The door opened and the driver got out, no more than a youth, slim, in a dark blue hoodie and jeans. He pushed the door shut. He didn’t immediately use the key.
Danny’s right forefinger was poised over the switch. As Mr Singh had said, this was all about timing. You catch exact moment.
With a springy step and a bit of a swagger, the kid started walking in the direction of the footbridge. No one else was about. He hadn’t used the smart key yet. As if in an afterthought, about three paces from the car, he turned his head and glanced back.
Danny’s view was masked. All he could see was the youth’s back half-turned. It was impossible to tell for sure if the key was in his hand, but reasonable to assume it was. Drivers habitually took a few steps from their vehicle and then turned, pointed the key and pressed.
Now or never. Danny brought his finger down and instinctively ducked out of sight behind the terrace wall.
Nothing happened.
He had to remind himself that the whole point of the jammer was to get a negative result.

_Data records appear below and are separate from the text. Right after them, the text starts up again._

`src/rtl/core/nls_pkg.sv`:
```
// Shared constants, status codes and result type of the numeric literal scanner.
`timescale 1ns / 1ps

package nls_pkg;

  // Longest literal that is accepted, in characters
  localparam int MAX_LEN = 255;

  // Width of the internal counters: holds MAX_LEN, never under the 8 reported bits
  localparam int CNT_W = ($clog2(MAX_LEN + 1) > 8) ? $clog2(MAX_LEN + 1) : 8;
  localparam logic [CNT_W-1:0] MAX_LEN_C = CNT_W'(MAX_LEN);

  // Result status codes
  typedef enum logic [3:0] {
    ST_OK            = 4'd0,
    ST_EMPTY         = 4'd1,
    ST_UNDERSCORE    = 4'd2,
    ST_P_NOT_HEX     = 4'd3,
    ST_BAD_CHAR      = 4'd4,
    ST_BAD_DIGIT     = 4'd5,
    ST_FLOAT_BASE    = 4'd6,
    ST_E_IN_HEX      = 4'd7,
    ST_NO_EXP_DIGITS = 4'd8,
    ST_EXP_BASE      = 4'd9,
    ST_BAD_EXP_CHAR  = 4'd10,
    ST_NO_DIGITS     = 4'd11,
    ST_TOO_LONG      = 4'd12
  } nls_status_t;

  // Exponent sign codes
  localparam logic [1:0] SIGN_NONE  = 2'd0;
  localparam logic [1:0] SIGN_PLUS  = 2'd1;
  localparam logic [1:0] SIGN_MINUS = 2'd2;

  // Radix values
  localparam logic [4:0] RADIX_2  = 5'd2;
  localparam logic [4:0] RADIX_8  = 5'd8;
  localparam logic [4:0] RADIX_10 = 5'd10;
  localparam logic [4:0] RADIX_16 = 5'd16;

  // Prefix lengths
  localparam logic [1:0] PREFIX_NONE = 2'd0;
  localparam logic [1:0] PREFIX_ZERO = 2'd1;
  localparam logic [1:0] PREFIX_FULL = 2'd2;

  // One result item, as it leaves the scan engine
  typedef struct packed {
    nls_status_t status;
    logic [4:0]  radix;
    logic        has_point;
    logic [1:0]  prefix_length;
    logic [7:0]  integer_length;
    logic [7:0]  fraction_length;
    logic        exponent_marker;
    logic [1:0]  exp_sign_code;
    logic [7:0]  exponent_length;
    logic [7:0]  consumed_count;
  } nls_result_t;

endpackage

```
`src/rtl/core/nls_engine.sv`:
```
// Scan state register and single-pass character step of the literal scanner.
`timescale 1ns / 1ps

module nls_engine import nls_pkg::*; (
  input  logic        clk,
  input  logic        rst_n,
  input  logic        item_valid,
  input  logic [7:0]  char_code,
  input  logic        end_of_text,
  input  logic        out_free,
  output logic        consume,
  output logic        produce,
  output nls_result_t result
);

  typedef enum logic [2:0] {
    PH_START,
    PH_ZERO,
    PH_INT,
    PH_FRAC,
    PH_EXP_FIRST,
    PH_EXP_SIGN,
    PH_EXP
  } phase_t;

  typedef struct packed {
    phase_t           phase;
    logic [4:0]       radix;
    logic             octal;
    logic             group_start;
    logic             last_us;
    logic             point;
    logic [1:0]       prefix;
    logic [CNT_W-1:0] int_cnt;
    logic [CNT_W-1:0] frac_cnt;
    logic             exp_marker;
    logic [1:0]       exp_sign;
    logic [CNT_W-1:0] exp_cnt;
    logic [CNT_W-1:0] total;
  } scan_state_t;

  localparam scan_state_t STATE_RESET = '{
    phase:       PH_START,
    radix:       RADIX_10,
    octal:       1'b0,
    group_start: 1'b1,
    last_us:     1'b0,
    point:       1'b0,
    prefix:      PREFIX_NONE,
    int_cnt:     '0,
    frac_cnt:    '0,
    exp_marker:  1'b0,
    exp_sign:    SIGN_NONE,
    exp_cnt:     '0,
    total:       '0
  };

  scan_state_t state_r, state_nxt, s;
  logic        fin;
  nls_status_t stat;

  // Character classes
  logic       is_dig, is_letter, is_us, is_point;
  logic [7:0] lc;
  logic       room;

  assign is_dig    = (char_code >= "0") && (char_code <= "9");
  assign is_letter = ((char_code >= "a") && (char_code <= "z")) ||
                     ((char_code >= "A") && (char_code <= "Z"));
  assign is_us     = (char_code == "_");
  assign is_point  = (char_code == ".");
  assign lc        = char_code | 8'h20;
  assign room      = (state_r.total < MAX_LEN_C);

  // Step one item through the scan rules
  always_comb begin
    logic       run_dig, d_end, run_exp, e_end, handled, stop, v_ok, is_frac;
    logic [4:0] v;
    s       = state_r;
    fin     = 1'b0;
    stat    = ST_OK;
    run_dig = 1'b0;
    d_end   = end_of_text;
    run_exp = 1'b0;
    e_end   = end_of_text;
    handled = 1'b0;
    stop    = 1'b0;
    v_ok    = 1'b0;
    v       = '0;
    is_frac = 1'b0;

    // Dispatch on phase
    case (state_r.phase)
      PH_START: begin
        if (end_of_text) begin
          fin  = 1'b1;
          stat = ST_EMPTY;
        end else if (char_code == "0") begin
          if (!room) begin
            fin  = 1'b1;
            stat = ST_TOO_LONG;
          end else begin
            s.total = s.total + 1'b1;
            s.phase = PH_ZERO;
          end
        end else begin
          s.phase = PH_INT;
          run_dig = 1'b1;
          d_end   = 1'b0;
        end
      end
      PH_ZERO: begin
        s.phase       = PH_INT;
        s.group_start = 1'b0;
        if (!end_of_text && is_letter && (lc == "x" || lc == "b" || lc == "o")) begin
          if (!room) begin
            fin  = 1'b1;
            stat = ST_TOO_LONG;
          end else begin
            s.total  = s.total + 1'b1;
            s.radix  = (lc == "x") ? RADIX_16 : (lc == "b") ? RADIX_2 : RADIX_8;
            s.prefix = PREFIX_FULL;
          end
        end else if (!end_of_text && (is_us || is_dig)) begin
          s.radix  = RADIX_8;
          s.octal  = 1'b1;
          s.prefix = PREFIX_ZERO;
          run_dig  = 1'b1;
          d_end    = 1'b0;
        end else begin
          s.radix   = RADIX_10;
          s.int_cnt = CNT_W'(1);
          run_dig   = 1'b1;
        end
      end
      PH_INT, PH_FRAC: begin
        run_dig = 1'b1;
      end
      PH_EXP_FIRST: begin
        if (end_of_text) begin
          fin  = 1'b1;
          stat = ST_NO_EXP_DIGITS;
        end else begin
          if (s.octal) begin
            s.prefix  = PREFIX_NONE;
            s.int_cnt = s.int_cnt + 1'b1;
            s.octal   = 1'b0;
            s.radix   = RADIX_10;
          end
          if (s.radix != RADIX_10 && s.radix != RADIX_16) begin
            fin  = 1'b1;
            stat = ST_EXP_BASE;
          end else if (char_code == "+" || char_code == "-") begin
            if (!room) begin
              fin  = 1'b1;
              stat = ST_TOO_LONG;
            end else begin
              s.total    = s.total + 1'b1;
              s.exp_sign = (char_code == "+") ? SIGN_PLUS : SIGN_MINUS;
              s.phase    = PH_EXP_SIGN;
            end
          end else begin
            s.phase = PH_EXP;
            run_exp = 1'b1;
            e_end   = 1'b0;
          end
        end
      end
      PH_EXP_SIGN: begin
        if (end_of_text) begin
          fin  = 1'b1;
          stat = ST_NO_EXP_DIGITS;
        end else begin
          s.phase = PH_EXP;
          run_exp = 1'b1;
          e_end   = 1'b0;
        end
      end
      default: begin
        s.phase = PH_EXP;
        run_exp = 1'b1;
      end
    endcase

    // Integer and fraction digits
    if (run_dig) begin
      is_frac = (s.phase == PH_FRAC);
      if (!d_end) begin
        if (is_us) begin
          handled = 1'b1;
          if (s.group_start || s.last_us) begin
            fin  = 1'b1;
            stat = ST_UNDERSCORE;
          end else if (!room) begin
            fin  = 1'b1;
            stat = ST_TOO_LONG;
          end else begin
            s.total = s.total + 1'b1;
            if (is_frac) s.frac_cnt = s.frac_cnt + 1'b1;
            else s.int_cnt = s.int_cnt + 1'b1;
            s.last_us = 1'b1;
          end
        end else begin
          if (is_dig) begin
            v_ok = 1'b1;
            v    = 5'(char_code - "0");
          end else if (is_letter) begin
            if (lc == "e" && (s.radix == RADIX_10 || s.octal)) begin
              stop = 1'b1;
            end else if (lc == "p") begin
              if (s.radix != RADIX_16) begin
                handled = 1'b1;
                fin     = 1'b1;
                stat    = ST_P_NOT_HEX;
              end else begin
                stop = 1'b1;
              end
            end else if (lc >= "a" && lc <= "f") begin
              v_ok = 1'b1;
              v    = 5'(lc - "a") + 5'd10;
            end else begin
              handled = 1'b1;
              fin     = 1'b1;
              stat    = ST_BAD_CHAR;
            end
          end
          if (!handled && !stop && v_ok) begin
            handled = 1'b1;
            if (v >= s.radix) begin
              fin  = 1'b1;
              stat = ST_BAD_DIGIT;
            end else if (!room) begin
              fin  = 1'b1;
              stat = ST_TOO_LONG;
            end else begin
              s.total = s.total + 1'b1;
              if (is_frac) s.frac_cnt = s.frac_cnt + 1'b1;
              else s.int_cnt = s.int_cnt + 1'b1;
              s.last_us     = 1'b0;
              s.group_start = 1'b0;
            end
          end
        end
      end
      // Part ends here: point, exponent prefix or end of the literal
      if (!handled) begin
        if (s.last_us) begin
          fin  = 1'b1;
          stat = ST_UNDERSCORE;
        end else begin
          s.group_start = 1'b1;
          s.last_us     = 1'b0;
          if (!d_end && is_point && s.phase == PH_INT) begin
            s.point = 1'b1;
            if (s.octal) begin
              s.prefix  = PREFIX_NONE;
              s.int_cnt = s.int_cnt + 1'b1;
              s.octal   = 1'b0;
              s.radix   = RADIX_10;
            end
            if (s.radix != RADIX_10 && s.radix != RADIX_16) begin
              fin  = 1'b1;
              stat = ST_FLOAT_BASE;
            end else if (!room) begin
              fin  = 1'b1;
              stat = ST_TOO_LONG;
            end else begin
              s.total = s.total + 1'b1;
              s.phase = PH_FRAC;
            end
          end else if (!d_end && (lc == "e" || lc == "p") && is_letter) begin
            if (lc == "e" && s.radix == RADIX_16) begin
              fin  = 1'b1;
              stat = ST_E_IN_HEX;
            end else if (lc == "p" && s.radix != RADIX_16) begin
              fin  = 1'b1;
              stat = ST_P_NOT_HEX;
            end else if (!room) begin
              fin  = 1'b1;
              stat = ST_TOO_LONG;
            end else begin
              s.total      = s.total + 1'b1;
              s.exp_marker = 1'b1;
              s.phase      = PH_EXP_FIRST;
            end
          end else begin
            fin  = 1'b1;
            stat = (s.int_cnt == '0 && s.frac_cnt == '0) ? ST_NO_DIGITS : ST_OK;
          end
        end
      end
    end

    // Exponent digits
    if (run_exp) begin
      if (!e_end && is_us) begin
        if (s.group_start || s.last_us) begin
          fin  = 1'b1;
          stat = ST_UNDERSCORE;
        end else if (!room) begin
          fin  = 1'b1;
          stat = ST_TOO_LONG;
        end else begin
          s.total   = s.total + 1'b1;
          s.exp_cnt = s.exp_cnt + 1'b1;
          s.last_us = 1'b1;
        end
      end else if (!e_end && is_dig) begin
        if (!room) begin
          fin  = 1'b1;
          stat = ST_TOO_LONG;
        end else begin
          s.total       = s.total + 1'b1;
          s.exp_cnt     = s.exp_cnt + 1'b1;
          s.last_us     = 1'b0;
          s.group_start = 1'b0;
        end
      end else if (!e_end && (is_point || is_letter)) begin
        fin  = 1'b1;
        stat = ST_BAD_EXP_CHAR;
      end else begin
        fin = 1'b1;
        if (s.last_us) stat = ST_UNDERSCORE;
        else if (s.int_cnt == '0 && s.frac_cnt == '0) stat = ST_NO_DIGITS;
        else stat = ST_OK;
      end
    end
  end

  // Advance on every item; a finished literal waits only for a free result slot
  assign produce   = item_valid && fin;
  assign consume   = item_valid && (!fin || out_free);
  assign state_nxt = fin ? STATE_RESET : s;

  // Report the scan state as it stood when the literal ended
  always_comb begin
    result.status          = stat;
    result.radix           = s.radix;
    result.has_point       = s.point;
    result.prefix_length   = s.prefix;
    result.integer_length  = s.int_cnt[7:0];
    result.fraction_length = s.frac_cnt[7:0];
    result.exponent_marker = s.exp_marker;
    result.exp_sign_code   = s.exp_sign;
    result.exponent_length = s.exp_cnt[7:0];
    result.consumed_count  = s.total[7:0];
  end

  // Hold scan state
  always_ff @(posedge clk) begin
    if (!rst_n) begin
      state_r <= STATE_RESET;
    end else if (consume) begin
      state_r <= state_nxt;
    end
  end

endmodule

```
`src/rtl/core/nls_out_reg.sv`:
```
// Result register of the literal scanner, holding one item until it is taken.
`timescale 1ns / 1ps

module nls_out_reg import nls_pkg::*; (
  input  logic        clk,
  input  logic        rst_n,
  input  logic        load,
  input  nls_result_t load_data,
  input  logic        out_tready,
  output logic        out_tvalid,
  output logic        out_free,
  output nls_result_t out_data
);

  logic        valid_r, valid_nxt;
  nls_result_t data_r;

  assign out_free   = !valid_r || out_tready;
  assign valid_nxt  = load ? 1'b1 : (out_tready ? 1'b0 : valid_r);
  assign out_tvalid = valid_r;
  assign out_data   = data_r;

  // Hold valid until taken; payload loads without reset
  always_ff @(posedge clk) begin
    if (!rst_n) begin
      valid_r <= 1'b0;
    end else begin
      valid_r <= valid_nxt;
    end
  end

  always_ff @(posedge clk) begin
    if (load) begin
      data_r <= load_data;
    end
  end

endmodule

```
`src/rtl/core/number_literal_scanner_core.sv`:
```
// Top level of the numeric literal scanner: input register, scan engine, result register.
`timescale 1ns / 1ps

// Takes one character per item (tuser[0] high marks end of text) and scans one
// numeric literal: 0x/0b/0o prefixes, octal after a leading zero, underscores,
// fraction and e/p exponent. The character that ends a literal is dropped, and
// one result item reports status, radix and part lengths; then the scanner
// re-arms. One item is taken every clock cycle while the input side does not stall;
// each item passes the input register and the single-pass character step, and the
// result is loaded into the result register when the item that ends the literal
// leaves the input register. The input side stalls only when a result is due
// while the result register is still occupied.

module number_literal_scanner_core import nls_pkg::*; (
  input  logic        clk,
  input  logic        rst_n,
  input  logic        in_tvalid,
  output logic        in_tready,
  input  logic [7:0]  in_tdata,   // [7:0] char_code
  input  logic [0:0]  in_tuser,   // [0] end_of_text
  output logic        out_tvalid,
  input  logic        out_tready,
  // [3:0] status, [8:4] radix, [9] has_point, [11:10] prefix_length,
  // [19:12] integer_length, [27:20] fraction_length, [28] exponent_marker,
  // [30:29] exp_sign_code, [38:31] exponent_length, [46:39] consumed_count, [47] zero
  output logic [47:0] out_tdata
);

  logic        in_valid_r, in_valid_nxt;
  logic [7:0]  char_r;
  logic        eot_r;
  logic        consume, produce, out_free;
  nls_result_t result, out_data;

  // Input register: refill whenever the held item moves on
  assign in_tready    = !in_valid_r || consume;
  assign in_valid_nxt = in_tvalid ? 1'b1 : (consume ? 1'b0 : in_valid_r);

  always_ff @(posedge clk) begin
    if (!rst_n) begin
      in_valid_r <= 1'b0;
    end else if (in_tready) begin
      in_valid_r <= in_valid_nxt;
    end
  end

  always_ff @(posedge clk) begin
    if (in_tvalid && in_tready) begin
      char_r <= in_tdata;
      eot_r  <= in_tuser[0];
    end
  end

  nls_engine u_engine (
    .clk         (clk),
    .rst_n       (rst_n),
    .item_valid  (in_valid_r),
    .char_code   (char_r),
    .end_of_text (eot_r),
    .out_free    (out_free),
    .consume     (consume),
    .produce     (produce),
    .result      (result)
  );

  nls_out_reg u_out_reg (
    .clk        (clk),
    .rst_n      (rst_n),
    .load       (produce && consume),
    .load_data  (result),
    .out_tready (out_tready),
    .out_tvalid (out_tvalid),
    .out_free   (out_free),
    .out_data   (out_data)
  );

  // Pack result fields, highest first
  assign out_tdata = {1'b0,
                      out_data.consumed_count,
                      out_data.exponent_length,
                      out_data.exp_sign_code,
                      out_data.exponent_marker,
                      out_data.fraction_length,
                      out_data.integer_length,
                      out_data.prefix_length,
                      out_data.has_point,
                      out_data.radix,
                      out_data.status};

  // A result is only loaded when the result slot can take it
  a_no_overwrite: assert property (@(posedge clk) disable iff (!rst_n)
    produce && consume |-> out_free)
    else $error("result loaded while result register busy");

  // The input item is never dropped while a due result is stalled
  a_hold_on_stall: assert property (@(posedge clk) disable iff (!rst_n)
    in_valid_r && produce && !out_free |=> in_valid_r && $stable(char_r) && $stable(eot_r))
    else $error("input item lost during result stall");

  // Radix is always a supported base
  a_radix: assert property (@(posedge clk) disable iff (!rst_n)
    out_tvalid |-> (out_data.radix == RADIX_2 || out_data.radix == RADIX_8 ||
                    out_data.radix == RADIX_10 || out_data.radix == RADIX_16))
    else $error("result radix out of range");

  // An empty literal consumed nothing
  a_empty: assert property (@(posedge clk) disable iff (!rst_n)
    out_tvalid && out_data.status == ST_EMPTY |-> out_data.consumed_count == 8'd0 &&
    out_data.radix == RADIX_10)
    else $error("empty result with nonzero count");

endmodule
```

When Danny put his head above the wall again, the kid was halfway across the bridge, moving briskly. Danny stowed the jammer in the carrier and hurried out, leaving almost half a glass of real ale behind. On his way through the lounge he raised his free hand in a farewell to the barmaid and stepped out of the building and round the side to where the BMW was parked.
A thousand blessings on Mr Singh. The pins were up. The car was unlocked, begging to be liberated.
But not yet.
He needed to use the second gizmo, the programmer, to make his own key before he could drive his free gift away.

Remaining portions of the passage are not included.